Task:
Write out all the material verbatim, line by line.

Provided entries:
::::::::

## src/hw/mac_pkg.sv

```systemverilog
////////////////////
// mac unit shared definitions
// operator and high-multiply state encodings, datapath widths
////////////////////

package mac_pkg;

  ////////////////////
  // widths
  ////////////////////

  // full word of the execute stage
  localparam int unsigned DATA_W  = 32;
  // half word, one short multiplier operand
  localparam int unsigned HALF_W  = 16;
  localparam int unsigned BYTE_W  = 8;
  // shift immediate of the short path
  localparam int unsigned SHAMT_W = 5;

  // re-alignment of partial products between high-multiply steps
  localparam logic [SHAMT_W-1:0] MULH_SHIFT = 5'd16;

  ////////////////////
  // encodings
  ////////////////////

  // multiplier operator, decoded in the ID stage
  typedef enum logic [2:0] {
    MUL_MAC32 = 3'b000,
    MUL_MSU32 = 3'b001,
    MUL_I     = 3'b010,
    MUL_IR    = 3'b011,
    MUL_DOT8  = 3'b100,
    MUL_DOT16 = 3'b101,
    MUL_H     = 3'b110
  } mac_op_e;

  // high multiply sequence, one partial product per state
  typedef enum logic [2:0] {
    IDLE_MULT,
    STEP0,
    STEP1,
    STEP2,
    FINISH
  } mulh_state_e;

endpackage

```

## src/hw/mac_dot_unit.sv

```systemverilog
////////////////////
// dot product datapath
// four byte and two half word products summed onto dot_op_c
////////////////////

module mac_dot_unit
  import mac_pkg::*;
(
  input  logic [1:0]         dot_signed_i,
  input  logic [DATA_W-1:0]  dot_op_a_i,
  input  logic [DATA_W-1:0]  dot_op_b_i,
  input  logic [DATA_W-1:0]  dot_op_c_i,
  output logic [DATA_W-1:0]  dot8_result_o,
  output logic [DATA_W-1:0]  dot16_result_o
);

  localparam int unsigned NB = DATA_W / BYTE_W;
  localparam int unsigned NH = DATA_W / HALF_W;

  logic [NB-1:0][BYTE_W:0]      byte_a;
  logic [NB-1:0][BYTE_W:0]      byte_b;
  logic [NB-1:0][2*BYTE_W+1:0]  byte_mul;
  logic [NH-1:0][HALF_W:0]      half_a;
  logic [NH-1:0][HALF_W:0]      half_b;
  logic [NH-1:0][2*HALF_W+1:0]  half_mul;

  // bit 1 signs A, bit 0 signs B
  for (genvar i = 0; i < NB; i++) begin : g_byte
    assign byte_a[i] = {dot_signed_i[1] & dot_op_a_i[BYTE_W*i+BYTE_W-1],
                        dot_op_a_i[BYTE_W*i +: BYTE_W]};
    assign byte_b[i] = {dot_signed_i[0] & dot_op_b_i[BYTE_W*i+BYTE_W-1],
                        dot_op_b_i[BYTE_W*i +: BYTE_W]};
    assign byte_mul[i] = $signed(byte_a[i]) * $signed(byte_b[i]);
  end

  for (genvar j = 0; j < NH; j++) begin : g_half
    assign half_a[j] = {dot_signed_i[1] & dot_op_a_i[HALF_W*j+HALF_W-1],
                        dot_op_a_i[HALF_W*j +: HALF_W]};
    assign half_b[j] = {dot_signed_i[0] & dot_op_b_i[HALF_W*j+HALF_W-1],
                        dot_op_b_i[HALF_W*j +: HALF_W]};
    assign half_mul[j] = $signed(half_a[j]) * $signed(half_b[j]);
  end

  // 18 bit signed products, extend before adding
  always_comb begin
    dot8_result_o = dot_op_c_i;
    for (int i = 0; i < NB; i++) begin
      dot8_result_o = dot8_result_o
                    + {{(DATA_W-2*BYTE_W-2){byte_mul[i][2*BYTE_W+1]}}, byte_mul[i]};
    end
  end

  // half word products wrap at 32 bits
  always_comb begin
    dot16_result_o = dot_op_c_i;
    for (int j = 0; j < NH; j++) begin
      dot16_result_o = dot16_result_o + half_mul[j][DATA_W-1:0];
    end
  end

endmodule

```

::::::::

The answer:
## src/hw/mac_pkg.sv

```systemverilog
////////////////////
// mac unit shared definitions
// operator and high-multiply state encodings, datapath widths
////////////////////

package mac_pkg;

  ////////////////////
  // widths
  ////////////////////

  // full word of the execute stage
  localparam int unsigned DATA_W  = 32;
  // half word, one short multiplier operand
  localparam int unsigned HALF_W  = 16;
  localparam int unsigned BYTE_W  = 8;
  // shift immediate of the short path
  localparam int unsigned SHAMT_W = 5;

  // re-alignment of partial products between high-multiply steps
  localparam logic [SHAMT_W-1:0] MULH_SHIFT = 5'd16;

  ////////////////////
  // encodings
  ////////////////////

  // multiplier operator, decoded in the ID stage
  typedef enum logic [2:0] {
    MUL_MAC32 = 3'b000,
    MUL_MSU32 = 3'b001,
    MUL_I     = 3'b010,
    MUL_IR    = 3'b011,
    MUL_DOT8  = 3'b100,
    MUL_DOT16 = 3'b101,
    MUL_H     = 3'b110
  } mac_op_e;

  // high multiply sequence, one partial product per state
  typedef enum logic [2:0] {
    IDLE_MULT,
    STEP0,
    STEP1,
    STEP2,
    FINISH
  } mulh_state_e;

endpackage

```

## src/hw/mac_dot_unit.sv

```systemverilog
////////////////////
// dot product datapath
// four byte and two half word products summed onto dot_op_c
////////////////////

module mac_dot_unit
  import mac_pkg::*;
(
  input  logic [1:0]         dot_signed_i,
  input  logic [DATA_W-1:0]  dot_op_a_i,
  input  logic [DATA_W-1:0]  dot_op_b_i,
  input  logic [DATA_W-1:0]  dot_op_c_i,
  output logic [DATA_W-1:0]  dot8_result_o,
  output logic [DATA_W-1:0]  dot16_result_o
);

  localparam int unsigned NB = DATA_W / BYTE_W;
  localparam int unsigned NH = DATA_W / HALF_W;

  logic [NB-1:0][BYTE_W:0]      byte_a;
  logic [NB-1:0][BYTE_W:0]      byte_b;
  logic [NB-1:0][2*BYTE_W+1:0]  byte_mul;
  logic [NH-1:0][HALF_W:0]      half_a;
  logic [NH-1:0][HALF_W:0]      half_b;
  logic [NH-1:0][2*HALF_W+1:0]  half_mul;

  // bit 1 signs A, bit 0 signs B
  for (genvar i = 0; i < NB; i++) begin : g_byte
    assign byte_a[i] = {dot_signed_i[1] & dot_op_a_i[BYTE_W*i+BYTE_W-1],
                        dot_op_a_i[BYTE_W*i +: BYTE_W]};
    assign byte_b[i] = {dot_signed_i[0] & dot_op_b_i[BYTE_W*i+BYTE_W-1],
                        dot_op_b_i[BYTE_W*i +: BYTE_W]};
    assign byte_mul[i] = $signed(byte_a[i]) * $signed(byte_b[i]);
  end

  for (genvar j = 0; j < NH; j++) begin : g_half
    assign half_a[j] = {dot_signed_i[1] & dot_op_a_i[HALF_W*j+HALF_W-1],
                        dot_op_a_i[HALF_W*j +: HALF_W]};
    assign half_b[j] = {dot_signed_i[0] & dot_op_b_i[HALF_W*j+HALF_W-1],
                        dot_op_b_i[HALF_W*j +: HALF_W]};
    assign half_mul[j] = $signed(half_a[j]) * $signed(half_b[j]);
  end

  // 18 bit signed products, extend before adding
  always_comb begin
    dot8_result_o = dot_op_c_i;
    for (int i = 0; i < NB; i++) begin
      dot8_result_o = dot8_result_o
                    + {{(DATA_W-2*BYTE_W-2){byte_mul[i][2*BYTE_W+1]}}, byte_mul[i]};
    end
  end

  // half word products wrap at 32 bits
  always_comb begin
    dot16_result_o = dot_op_c_i;
    for (int j = 0; j < NH; j++) begin
      dot16_result_o = dot16_result_o + half_mul[j][DATA_W-1:0];
    end
  end

endmodule

```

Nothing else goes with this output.